Amal, who according to these officials, spent the last night with her husband and gave an account of what had transpired, told investigators that she had just moved with her husband to their bedroom and switched off the lights when they heard gunshots.

Before Osama could reach out for his Kalashnikov, the Navy SEALS team burst in and shot at her husband, confirming again that he was unarmed.

She too got a bullet in her leg and was wounded while trying to resist the intruding Americans, she added.

She said that Osama bin Laden, along with his children and grandchildren, had moved from Haripur to Abbottabad towards the end of 2005. The land in Bilal Town, said a government official, was bought by Mohammad Arshad on Jan 22, 2004, on the strength of a forged national identity card and wrong address.

Situated in the middle of an agriculture land, the compound where Osama bin Laden lived was built in 2005, soon after the devastating earthquake that hit the country’s northern regions.

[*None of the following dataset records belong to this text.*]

### config.mk
export PLATFORM = sky130hd
export DESIGN_NAME = rmf_sort_chain
export DESIGN_NICKNAME = d
export VERILOG_FILES = /design/src/sv/rgb_median_filter_core_assert.svh /design/src/sv/rmf_pkg.sv /design/src/sv/rmf_sort_cell.sv /design/src/sv/rmf_sort_chain.sv
export SDC_FILE = /design/constraint.sdc
export NUM_CORES = 1
export LEC_CHECK = 0
export BUFFER_PORTS_ARGS = -buffer_cell sky130_fd_sc_hd__buf_2
export CORE_ASPECT_RATIO = 0.6
export CORE_MARGIN = 8
export CORE_UTILIZATION = 43
export DETAILED_ROUTE_END_ITERATION = 12
export PLACE_DENSITY = 0.71
export SETUP_SLACK_MARGIN = 0.4
export SYNTH_ARGS = -nofsm -noshare
export SYNTH_HDL_FRONTEND = slang
export SYNTH_HIERARCHICAL = 1
export SYNTH_SLANG_ARGS = --single-unit
### constraint.sdc
create_clock -name clk -period 2.7 [get_ports clk]
set_input_delay 0.81 -clock clk [delete_from_list [all_inputs] [get_ports clk]]
set_output_delay 0.81 -clock clk [all_outputs]
set_load 0.1 [all_outputs]
### src/sv/rgb_median_filter_core_assert.svh
`ifndef RGB_MEDIAN_FILTER_CORE_ASSERT_SVH
`define RGB_MEDIAN_FILTER_CORE_ASSERT_SVH

// property that must hold at every edge out of reset
`define RMF_ASSERT_ALWAYS(lbl, clk, rst_n, prop, msg) \
	lbl: assert property (@(posedge clk) disable iff (!rst_n) (prop)) else $error(msg);

// consequence in the cycle after the antecedent
`define RMF_ASSERT_NEXT(lbl, clk, rst_n, ante, cons, msg) \
	lbl: assert property (@(posedge clk) disable iff (!rst_n) (ante) |=> (cons)) else $error(msg);

`endif

### src/sv/rmf_pkg.sv
package rmf_pkg;

	localparam int PIX_W      = 8;
	localparam int COL_OUT_W  = 10;
	localparam int ROW_W      = 12;
	localparam int RAD_W      = 2;
	localparam int FW_W       = 11;
	localparam int CFG_IDX_W  = 2;
	localparam int CFG_DATA_W = 12;
	localparam int COORD_W    = 14;
	localparam int RADE_W     = 3;

	localparam logic [RAD_W-1:0] RADIUS_RST = 2'd1;
	localparam logic [FW_W-1:0]  WIDTH_RST  = 11'd500;
	localparam logic [ROW_W-1:0] HEIGHT_RST = 12'd500;

	typedef enum logic [1:0] {
		S_IDLE,
		S_READ,
		S_SETTLE,
		S_OUT
	} rmf_state_t;

	typedef enum logic [CFG_IDX_W-1:0] {
		REG_RADIUS = 2'd0,
		REG_WIDTH  = 2'd1,
		REG_HEIGHT = 2'd2
	} rmf_reg_t;

	typedef struct packed {
		logic clear;
		logic load;
	} rmf_sort_ctl_t;

	typedef logic signed [COORD_W-1:0] coord_t;

	function automatic coord_t clamp_coord(input coord_t v, input coord_t hi);
		coord_t r;
		r = v;
		if (v < 0) r = '0;
		else if (v > hi) r = hi;
		return r;
	endfunction

endpackage

### src/sv/rmf_sort_cell.sv
module rmf_sort_cell import rmf_pkg::*; (
	input  logic             clk,
	input  logic             arst_n,
	input  logic             clear,
	input  logic             in_vld,
	input  logic [PIX_W-1:0] in_val,
	output logic             pass_vld,
	output logic [PIX_W-1:0] pass_val,
	output logic [PIX_W-1:0] val
);
	logic             vld_q;
	logic             pass_vld_q;
	logic [PIX_W-1:0] val_q;
	logic [PIX_W-1:0] pass_q;
	logic             lower;

	assign lower = vld_q && (in_val < val_q);

	always_ff @(posedge clk or negedge arst_n) begin
		if (!arst_n) begin
			vld_q      <= 1'b0;
			pass_vld_q <= 1'b0;
		end else if (clear) begin
			vld_q      <= 1'b0;
			pass_vld_q <= 1'b0;
		end else begin
			if (in_vld) vld_q <= 1'b1;
			pass_vld_q <= in_vld && vld_q;
		end
	end

	// keep the smaller word, hand the larger one on
	always_ff @(posedge clk) begin
		if (in_vld) begin
			if (!vld_q || lower) val_q <= in_val;
			pass_q <= lower ? val_q : in_val;
		end
	end

	assign pass_vld = pass_vld_q;
	assign pass_val = pass_q;
	assign val      = val_q;
endmodule

### src/sv/rmf_sort_chain.sv
module rmf_sort_chain import rmf_pkg::*; #(
	parameter int N = 49
) (
	input  logic                      clk,
	input  logic                      arst_n,
	input  rmf_sort_ctl_t             ctl,
	input  logic [PIX_W-1:0]          in_val,
	output logic [N-1:0][PIX_W-1:0]   vals
);
	logic [N:0]              vld_c;
	logic [N:0][PIX_W-1:0]   val_c;

	assign vld_c[0] = ctl.load;
	assign val_c[0] = in_val;

	for (genvar i = 0; i < N; i++) begin : g_cell
		rmf_sort_cell u_cell (
			.clk      (clk),
			.arst_n   (arst_n),
			.clear    (ctl.clear),
			.in_vld   (vld_c[i]),
			.in_val   (val_c[i]),
			.pass_vld (vld_c[i+1]),
			.pass_val (val_c[i+1]),
			.val      (vals[i])
		);
	end
endmodule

Arshad and his brother Tariq, natives of Shangla district adjoining Swat, had been among Osama bin Laden’s trusted lieutenants, lived and accompanied the Al Qaeda leader and fronted for him. They would run errands for him, too, Amal told investigators.

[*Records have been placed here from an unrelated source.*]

File: src/sv/afla_pkg.sv
// ----------------------------------------------------------------------------
// afla_pkg: shared types, constants and helpers
// Beat formats, the control word of the sequencer and its microcode table,
// and the alignment helpers that the datapath uses.
// ----------------------------------------------------------------------------
package afla_pkg;

  localparam int MaxEntries = 32;
  localparam int IdxW = (MaxEntries > 1) ? $clog2(MaxEntries) : 1;
  localparam int CntW = $clog2(MaxEntries + 1);
  localparam int NumW = 5;
  localparam int OffW = 16;
  localparam int TotW = 17;
  localparam int AlnW = 8;
  localparam int SizeW = 8;
  localparam int LogW = 3;

  localparam logic [LogW-1:0] CapLog = 3'd7;
  localparam logic [TotW-1:0] OffsetLimit = 17'h0FFFF;

  localparam logic CmdLoad = 1'b0;
  localparam logic CmdCompute = 1'b1;
  localparam logic StatusOk = 1'b0;
  localparam logic StatusOverflow = 1'b1;

  typedef struct packed {
    logic              command;
    logic [SizeW-1:0]  entry_size;
    logic [AlnW-1:0]   entry_alignment;
    logic              entry_enabled;
    logic [OffW-1:0]   base_offset;
    logic [AlnW-1:0]   base_alignment;
  } item_t;

  typedef struct packed {
    logic [NumW-1:0]   entry_number;
    logic [OffW-1:0]   entry_offset;
    logic              entry_placed;
    logic [TotW-1:0]   total_size;
    logic [AlnW-1:0]   max_alignment;
    logic              status;
    logic              last;
  } result_t;

  typedef enum logic [1:0] {
    StWait,
    StScan,
    StEmit,
    StSum
  } step_t;

  typedef enum logic [1:0] {
    CondCompute,
    CondScanDone,
    CondEntryDone,
    CondSumOut
  } cond_t;

  // One microcode word: datapath strobes plus the jump condition and target.
  // A step whose condition is false repeats.
  typedef struct packed {
    logic  in_ready;
    logic  scan;
    logic  emit_entry;
    logic  emit_sum;
    cond_t cond;
    step_t target;
  } ctrl_t;

  typedef struct packed {
    logic compute;
    logic scan_done;
    logic entries_done;
    logic sum_out;
  } flags_t;

  function automatic ctrl_t ucode(input step_t step);
    ctrl_t w;
    w = '{in_ready: 1'b0, scan: 1'b0, emit_entry: 1'b0, emit_sum: 1'b0,
          cond: CondCompute, target: StWait};
    case (step)
      StWait: begin
        w.in_ready = 1'b1;
        w.cond = CondCompute;
        w.target = StScan;
      end
      StScan: begin
        w.scan = 1'b1;
        w.cond = CondScanDone;
        w.target = StEmit;
      end
      StEmit: begin
        w.emit_entry = 1'b1;
        w.cond = CondEntryDone;
        w.target = StSum;
      end
      StSum: begin
        w.emit_sum = 1'b1;
        w.cond = CondSumOut;
        w.target = StWait;
      end
      default: begin
        w.target = StWait;
      end
    endcase
    return w;
  endfunction

  // Highest set bit among bits 7..1; zero when none is set.
  function automatic logic [LogW-1:0] high_log(input logic [AlnW-1:0] v);
    logic [LogW-1:0] l;
    l = '0;
    for (int i = 1; i < AlnW; i++) begin
      if (v[i]) begin
        l = LogW'(i);
      end
    end
    return l;
  endfunction

  // Lowest set bit of the base offset, capped at the largest alignment.
  function automatic logic [LogW-1:0] low_log(input logic [OffW-1:0] v);
    logic [LogW-1:0] l;
    l = CapLog;
    for (int i = 6; i >= 0; i--) begin
      if (v[i]) begin
        l = LogW'(i);
      end
    end
    return l;
  endfunction

  function automatic logic [TotW-1:0] round_up(input logic [TotW-1:0] v,
                                               input logic [LogW-1:0] lg);
    logic [TotW-1:0] m;
    m = (TotW'(1) << lg) - TotW'(1);
    return (v + m) & ~m;
  endfunction

endpackage

File: src/sv/afla_seq.sv
// ----------------------------------------------------------------------------
// afla_seq: microcode sequencer
// Holds the step counter, reads the control word of the current step from
// the microcode table and jumps when the selected condition is met.
// ----------------------------------------------------------------------------
module afla_seq (
  input  logic            clk,
  input  logic            rst,
  input  afla_pkg::flags_t flags,
  output afla_pkg::ctrl_t  ctrl
);
  import afla_pkg::*;

  step_t step;
  step_t step_next;
  logic  jump;

  always_ff @(posedge clk) begin
    if (rst) begin
      step <= StWait;
    end else begin
      step <= step_next;
    end
  end

  always_comb begin
    ctrl = ucode(step);
    case (ctrl.cond)
      CondCompute:   jump = flags.compute;
      CondScanDone:  jump = flags.scan_done;
      CondEntryDone: jump = flags.entries_done;
      CondSumOut:    jump = flags.sum_out;
      default:       jump = 1'b0;
    endcase
    step_next = jump ? ctrl.target : step;
  end

endmodule

File: src/sv/afla_dp.sv
// ----------------------------------------------------------------------------
// afla_dp: entry table and layout datapath
// Stores loaded entries, walks them one per cycle under control of the
// sequencer to place them, and drives the result output register.
// ----------------------------------------------------------------------------
module afla_dp (
  input  logic              clk,
  input  logic              rst,
  input  afla_pkg::ctrl_t   ctrl,
  input  logic              item_acc,
  input  afla_pkg::item_t   item,
  input  logic              result_ready,
  output logic              result_valid,
  output afla_pkg::result_t result,
  output afla_pkg::flags_t  flags
);
  import afla_pkg::*;

  // Entry table; every entry below the fill count has been written.
  logic [SizeW-1:0]      size_mem   [MaxEntries];
  logic [LogW-1:0]       log_mem    [MaxEntries];
  logic                  en_mem     [MaxEntries];
  logic [OffW-1:0]       offset_mem [MaxEntries];
  logic [MaxEntries-1:0] placed;

  logic [CntW-1:0] count;
  logic            fresh;
  logic [IdxW-1:0] idx;
  logic [LogW-1:0] lg;
  logic            pass;

  logic [TotW-1:0] offset;
  logic [LogW-1:0] cur_log;
  logic [LogW-1:0] max_log;
  logic            overflow;

  logic            load_acc;
  logic            comp_acc;
  logic            room;
  logic [IdxW-1:0] wr_idx;
  logic            empty;
  logic            idx_is_last;
  logic            cand;
  logic            tried;
  logic [TotW-1:0] off_pad;
  logic [TotW-1:0] size_pad;
  logic            ovf_now;
  logic            place;
  logic            out_free;
  logic            emit_entry;
  logic            emit_sum;
  result_t         entry_beat;
  result_t         sum_beat;

  always_comb begin
    load_acc    = item_acc && (item.command == CmdLoad);
    comp_acc    = item_acc && (item.command == CmdCompute);
    room        = fresh || (count < CntW'(MaxEntries));
    wr_idx      = fresh ? '0 : count[IdxW-1:0];
    empty       = (count == '0);
    idx_is_last = (CntW'(idx) + CntW'(1)) == count;

    // The first pass takes an entry only where no padding is needed; the
    // second pass pads the running offset up to the entry's alignment.
    cand     = (log_mem[idx] == lg) && en_mem[idx] && !placed[idx];
    tried    = cand && (pass || (cur_log >= lg));
    off_pad  = pass ? round_up(offset, lg) : offset;
    size_pad = round_up(TotW'(size_mem[idx]), lg);
    ovf_now  = ctrl.scan && !empty && tried && (off_pad > OffsetLimit);
    place    = ctrl.scan && !empty && tried && !(off_pad > OffsetLimit);

    out_free   = !result_valid || result_ready;
    emit_entry = ctrl.emit_entry && !empty && out_free;
    emit_sum   = ctrl.emit_sum && out_free;

    flags.compute      = comp_acc;
    flags.scan_done    = empty || ovf_now || (idx_is_last && (lg == '0) && pass);
    flags.entries_done = empty || (out_free && idx_is_last);
    flags.sum_out      = out_free;

    entry_beat = '0;
    entry_beat.entry_number = NumW'(idx);
    entry_beat.entry_placed = placed[idx];
    entry_beat.entry_offset = placed[idx] ? offset_mem[idx] : '0;

    sum_beat = '0;
    sum_beat.total_size    = overflow ? '0 : round_up(offset, max_log);
    sum_beat.max_alignment = AlnW'(1) << max_log;
    sum_beat.status        = overflow ? StatusOverflow : StatusOk;
    sum_beat.last          = 1'b1;
  end

  // Control state.
  always_ff @(posedge clk) begin
    if (rst) begin
      count        <= '0;
      fresh        <= 1'b1;
      idx          <= '0;
      lg           <= CapLog;
      pass         <= 1'b0;
      result_valid <= 1'b0;
    end else begin
      if (load_acc) begin
        fresh <= 1'b0;
        if (room) begin
          count <= fresh ? CntW'(1) : count + CntW'(1);
        end
      end
      if (comp_acc) begin
        fresh <= 1'b1;
        idx   <= '0;
        lg    <= CapLog;
        pass  <= 1'b0;
      end
      if (ctrl.scan) begin
        if (ovf_now || empty) begin
          idx <= '0;
        end else if (idx_is_last) begin
          idx <= '0;
          if (lg == '0) begin
            pass <= 1'b1;
            lg   <= CapLog;
          end else begin
            lg <= lg - LogW'(1);
          end
        end else begin
          idx <= idx + IdxW'(1);
        end
      end
      if (emit_entry) begin
        idx <= idx_is_last ? '0 : idx + IdxW'(1);
      end
      if (emit_entry || emit_sum) begin
        result_valid <= 1'b1;
      end else if (result_ready) begin
        result_valid <= 1'b0;
      end
    end
  end

  // Layout accumulators, table contents and the output beat.
  always_ff @(posedge clk) begin
    if (comp_acc) begin
      offset   <= TotW'(item.base_offset);
      max_log  <= high_log(item.base_alignment);
      cur_log  <= low_log(item.base_offset);
      overflow <= 1'b0;
    end
    if (ovf_now) begin
      overflow <= 1'b1;
    end
    if (place) begin
      offset  <= off_pad + size_pad;
      cur_log <= lg;
      if (max_log < lg) begin
        max_log <= lg;
      end
      offset_mem[idx] <= off_pad[OffW-1:0];
      placed[idx]     <= 1'b1;
    end
    if (load_acc && room) begin
      size_mem[wr_idx]   <= item.entry_size;
      log_mem[wr_idx]    <= high_log(item.entry_alignment);
      en_mem[wr_idx]     <= item.entry_enabled;
      offset_mem[wr_idx] <= '0;
      placed[wr_idx]     <= 1'b0;
    end
    if (emit_entry) begin
      result <= entry_beat;
    end else if (emit_sum) begin
      result <= sum_beat;
    end
  end

  a_count_bound: assert property (@(posedge clk) disable iff (rst)
    count <= CntW'(MaxEntries))
    else $error("entry count above table depth");

  a_compute_init: assert property (@(posedge clk) disable iff (rst)
    comp_acc |=> fresh && !overflow && !pass && (lg == CapLog) && (idx == '0))
    else $error("compute did not restart the layout walk");

  a_entry_beat_clean: assert property (@(posedge clk) disable iff (rst)
    (result_valid && !result.last) |->
      (result.total_size == '0) && (result.max_alignment == '0) &&
      (result.status == StatusOk))
    else $error("entry beat carries summary fields");

endmodule

File: src/sv/aligned_field_layout_assigner_unit.sv
// ----------------------------------------------------------------------------
// aligned_field_layout_assigner_unit: top level
// Packs aligned entries into a layout, reporting each entry's offset and a
// summary with total size, largest alignment and overflow status.
// ----------------------------------------------------------------------------
// A load beat is taken while the sequencer waits and the block stays ready for
// the next item. A compute beat is followed by a placement walk that visits one
// table entry per cycle through the entry table's single read port: two passes
// over eight alignment levels, each level visiting all N loaded entries (an
// empty table or an overflow ends the walk early). The block then sends N entry
// beats and one summary beat, one per cycle while result_ready stays high, and
// takes the next item once the summary beat is in the output register.
module aligned_field_layout_assigner_unit (
  input  logic              clk,
  input  logic              rst,
  input  logic              item_valid,
  output logic              item_ready,
  input  afla_pkg::item_t   item,
  output logic              result_valid,
  input  logic              result_ready,
  output afla_pkg::result_t result
);
  import afla_pkg::*;

  ctrl_t  ctrl;
  flags_t flags;
  logic   item_acc;

  assign item_ready = ctrl.in_ready;
  assign item_acc   = item_valid && ctrl.in_ready;

  afla_seq u_seq (
    .clk   (clk),
    .rst   (rst),
    .flags (flags),
    .ctrl  (ctrl)
  );

  afla_dp u_dp (
    .clk          (clk),
    .rst          (rst),
    .ctrl         (ctrl),
    .item_acc     (item_acc),
    .item         (item),
    .result_ready (result_ready),
    .result_valid (result_valid),
    .result       (result),
    .flags        (flags)
  );

endmodule

File: config.mk
export PLATFORM = sky130hd
export DESIGN_NAME = aligned_field_layout_assigner_unit
export DESIGN_NICKNAME = d
export VERILOG_FILES = /design/src/sv/afla_pkg.sv /design/src/sv/afla_seq.sv /design/src/sv/afla_dp.sv /design/src/sv/aligned_field_layout_assigner_unit.sv
export SDC_FILE = /design/constraint.sdc
export NUM_CORES = 1
export LEC_CHECK = 0
export BUFFER_PORTS_ARGS = -buffer_cell sky130_fd_sc_hd__buf_2
export CORE_MARGIN = 3
export CORE_UTILIZATION = 46
export CTS_CLUSTER_DIAMETER = 100
export DETAILED_ROUTE_END_ITERATION = 8
export GPL_TIMING_DRIVEN = 0
export PLACE_DENSITY = 0.6
export SLEW_MARGIN = 20
export SYNTH_ARGS = -nofsm -noshare
export SYNTH_HDL_FRONTEND = slang
export SYNTH_SLANG_ARGS = --single-unit
File: constraint.sdc
create_clock -name clk -period 9.64 [get_ports clk]
set_input_delay 0.482 -clock clk [delete_from_list [all_inputs] [get_ports clk]]
set_output_delay 0.482 -clock clk [all_outputs]
set_load 0.02 [all_outputs]
==> results of run 1 <==
-- kinds of logic (layout without fill, tap and decap cells) --
kind of cell	Yosys count	count (layout)	share of synthesized area, %
AO/OA/AOI/OAI	287	287	4.48
XOR/XNOR	43	43	0.873
adder cells (fa/ha/maj)	82	82	2.45
buffers and inverters	183	570	1.65
flip-flops	1025	1025	69.3
multiplexers	349	349	15.6
other	1	8	0.00869
AND/OR/NAND/NOR	503	503	5.57
-- per-layer routing --
| metal | wire [um] | GRT usage, % | vias to the layer above | part of all wire (%) |
|---|---|---|---|---|
| met5 | 13 | 0 | - | 0.012 |
| met4 | 3720 | 7.71 | 2 | 3.4 |
| met3 | 6880 | 3.47 | 184 | 6.3 |
| met2 | 53300 | 36.8 | 885 | 49 |
| met1 | 45700 | 31.1 | 12761 | 42 |
| li1 | - | - | 10601 | - |
-- worst register-to-register path: cells and delay by family, from the launching register on --
family / cells / cell delay [ns]
compound gates: 10 / 2.65
buf+inv: 5 / 2.47
mux: 3 / 1.67
simple gates: 5 / 0.71
fa+ha+maj: 2 / 0.70
flops: 1 / 0.30
-- power by group through the flow --
stage / clock (uW) / combinational, uW / sequential, uW
after CTS: 4190 / 477 / 4920
final: 4120 / 476 / 4920
after global placement: 0 / 452 / 5020
after detailed placement: 0 / 475 / 5020
after floorplan: 0 / 283 / 5030
after global routing: 4370 / 522 / 4920
-- flip-flops by register name, summed over array words and instances (netlist names), 6 cells and up, named ones only --
name / flops
u_dp.count: 6
u_dp.en_mem: 32
u_dp.log_mem: 96
u_dp.size_mem: 256
u_dp.offset: 17
u_dp.placed: 32
u_dp.result: 49
u_dp.offset_mem: 512
-- worst paths after layout --
| path | endpoint | cells past startpoint |
|---|---|---|
| min reg2reg | u_dp.result[6]$_SDFFE_PP0P_ | 2 |
| max reg2reg | u_dp.offset[15]$_DFFE_PP_ | 25 |
| max | u_dp.offset[15]$_DFFE_PP_ | 25 |
| min | u_dp.offset[11]$_DFFE_PP_ | 2 |
-- final cells by class --
class	count	area, um^2	area share [%]
Multi-Input combinational cell	1272	12900	25.7
Clock buffer	127	2760	5.52
Inverter	59	221	0.442
Sequential cell	1025	29900	59.7
Clock inverter	70	751	1.50
Buffer	124	503	1.00
Timing Repair Buffer	190	1470	2.94
Tap cell	1243	1560	3.11
-- cells in the final DEF, fill, tap and decap left out, drive strengths merged, types with 12 or more instances in the layout --
| cell type | n |
|---|---|
| and3 | 12 |
| bufinv | 14 |
| nand2b | 20 |
| nand3 | 29 |
| ha | 78 |
| and2 | 19 |
| clkbuf | 209 |
| xnor2 | 30 |
| nor2 | 176 |
| nor3 | 67 |
| dfxtp | 87 |
| mux2i | 72 |
| a31oi | 38 |
| a21o | 17 |
| a21oi | 64 |
| inv | 60 |
| nand2 | 97 |
| mux4 | 258 |
| a22oi | 26 |
| edfxtp | 938 |
| xor2 | 13 |
| nor2b | 18 |
| mux2 | 19 |
| nor4 | 13 |
| buf | 232 |
| clkinv | 52 |
| o21ai | 42 |
-- stage by stage --
step | total power, uW | util, %
floorplan | 5320 | -
global placement | 5470 | 48.9
detailed placement | 5490 | 50.3
CTS | 9580 | 54.1
global route | 9810 | 54.2
finish | 9520 | 54.2
==> results_dict.tcl, run 1 <==
set metrics [dict create \
    fin_tns_setup_ns 0 \
    syn-instance-count 2473 \
    internal-power_uw 7490 \
    synth_top_cell_area_share_pct 65.3 \
    grt_pass1_wl_um 163000 \
    initial_core_util_pct 46.7 \
    syn_avg_cell_area_um2 17.4 \
    finalHoldViolations 0 \
    rows 111 \
    drt_iter0_drc 2405 \
    die_w_um 312 \
    antenna_cells 0 \
    async_flop_share_pct 0 \
    finish.instance_area_mm2 0.0501 \
    die_area_mm2 0.0975 \
    final_cells 4110 \
    grt_pass1_vias 24835 \
    status "finished clean" \
    wire_per_inst_um 26.7 \
    yosysTopAreaCell "edfxtp_1" \
    leakagePower_uw 0.0162 \
    clock_power_share_pct 43.3 \
    finalCritPeriodShare_pct 91.0 \
    synthTopCellsByCount "edfxtp_1, mux4_2, nor2_1, nand2_1, dfxtp_1" \
    fin_crit_ns 8.78 \
    io_pins 97 \
    area_growth_pct 16.0 \
    cts_resized 0 \
    hp-start "item[19]" \
    startpoint_type "flop" \
    yosys.cell_count.top_type "edfxtp_1" \
    holdWs_ns 0.108 \
    cts_tree "yes" \
    dp.final_hpwl_um 77000 \
    cp.buffers_inverters 5 \
    syn-cell-area_mm2 0.0431 \
    cp_max_fo 10 \
    synth_area_leaders "edfxtp_1, mux4_2, dfxtp_1, ha_1, mux2i_1" \
    dpl_worst_slack_ns 0.847 \
    clk_latency_ns 0.69 \
    p_per_area_mw_per_mm2 190 \
    critPathTopFamily "compound AO/OA/AOI/OAI gates" \
    ys_ff_latch 1025 \
    drt_pass1_iterations 5 \
    ys_seq_area_share_pct 69.3 \
    max_cap_violations 0 \
    dpl_cell_area_mm2 0.0465 \
    die_h_um 312 \
    routed_via_density 5.94 \
    setup_viol_count_final 0 \
    grt_overflow 0 \
    clkSlewWorstSetupHoldPaths_ns 0.06 \
    via_count 24433 \
    cts_buffer_depth 3 \
    synth-edff-count 938 \
    post_cts_buffers 0 \
    yosys_warnings 0 \
    min_path_type "input pin to flop" \
    drc 0 \
    grt_max_degree 33 \
    synth.distinct_cells 76 \
    drv_slew 0 \
    numCtsBuffers 105 \
    cts.sink_count 1025 \
    pwr-share-seq_pct 51.7 \
    nets 2905 \
    htreeDepth 3 \
    ant_nets 0 \
    p_sw_share_pct 21.3 \
    skew_ns 0.0334 \
    fill_cells 7272 \
    max_slew_margin_pct 21.9 \
    crit_path_top_delay_cell "buf_1" \
    synth-main-ff-cell "edfxtp_1" \
    coreArea_mm2 0.0924 \
    critPathArrivalTime_ns 9.21 \
    port_buffers 93 \
    drive_gt1_share_pct 26.1 \
    rsz0062_at_grt "false" \
    switching_power_uw 2020 \
    pwr-share-comb_pct 5.0 \
    path_class "flop to flop" \
    routabilityCongestion 0.898 \
    worst_pin_slew_ns 1.17 \
    antenna_found_initial 5 \
    fmax_mhz 114 \
    endpoint_kind "flop" \
    fin_ws_ns 0.865 \
    track_usage_pct 22.5 \
    peakVddDrop_mv 0.190 \
    critical_path_required_ns 10.07 \
    ctsRootBufferMaster "clkbuf_16" \
    ctsHoldBuffers 0 \
    max_stage_delay_ns 0.82 \
    drt-total-wl_um 110000 \
    dpl.cell_count 3911 \
    r2r_slack_ns 0.86 \
]
(Power assumes the default switching activity.)
==> run 2, diff against run 1 <==
- REMOVE_ABC_BUFFERS: default -> 1
==> run 2 against run 1 <==
Compared with the run above: register-to-register slack better by 1.3 ns; critical path depth down 2; worst setup slack better by 1.3 ns; final cell count is 2.4% lower; sequential power about the same; combinational power decreased by 3%; global-route usage down 1.1 points; clock skew shrank 0.0046 ns.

Little is known about the Kuwaiti-born Shangla brothers other than their father, who also lived and worked in Kuwait, had known Bin Laden. Their relationship and trust in each other, an official said, had a history of thirty to forty years.

Incidentally, the official said, OBL’s son, who was also killed in action along with his father, was married to one of the sisters of Shangla brothers. Those children lived alongside the children and grandchildren of Osama bin Laden.

The Shangla brothers, the official added, were the two other men killed in Operation Geronimo.

Amongst those left behind by the evacuating Navy Seals were Osama’s three wives, two of them highly educated Saudis, his elder son and four children of a daughter who was killed in a drone strike in Waziristan, the officials said.

They also included Osama’s Abbottabad-born five-year-old son and 22-year-old daughter, the officials added.

Who helped and facilitated Osama’s movement from the tribal region to the cities of Pakistan is also the subject of investigations, one official said.

But it was a cleric picked up by security forces from one of the tribal regions who had initially pointed the finger towards Abbottabad, thus causing the Pakistani and American intelligence operatives to focus more closely on the garrison city, that houses the prestigious Pakistan Military Academy, Kakul.

HALE AND HEARTY: Amal, the youngest of Osama’s three wives also told investigators that her husband was hale and hearty and had recovered from his kidney ailment. “He was not on dialysis,” the official said.

Osama’s Yemeni wife told investigators that he had undergone two kidney surgeries in Afghanistan’s south-western Kandahar province during Taliban regime and had recovered thereafter, using homemade medications including water melons.

“He was neither weak nor frail,” one of the officials quoted Amal as saying, debunking widely held belief that Osama used dialysis to treat his kidney ailment. Some reports had gone as far as claiming that Osama had died due to kidney failure. “He believed in his own medication,” his wife told investigators.

A senior security official said that information gleaned from the widow had not been shared with the Americans so far.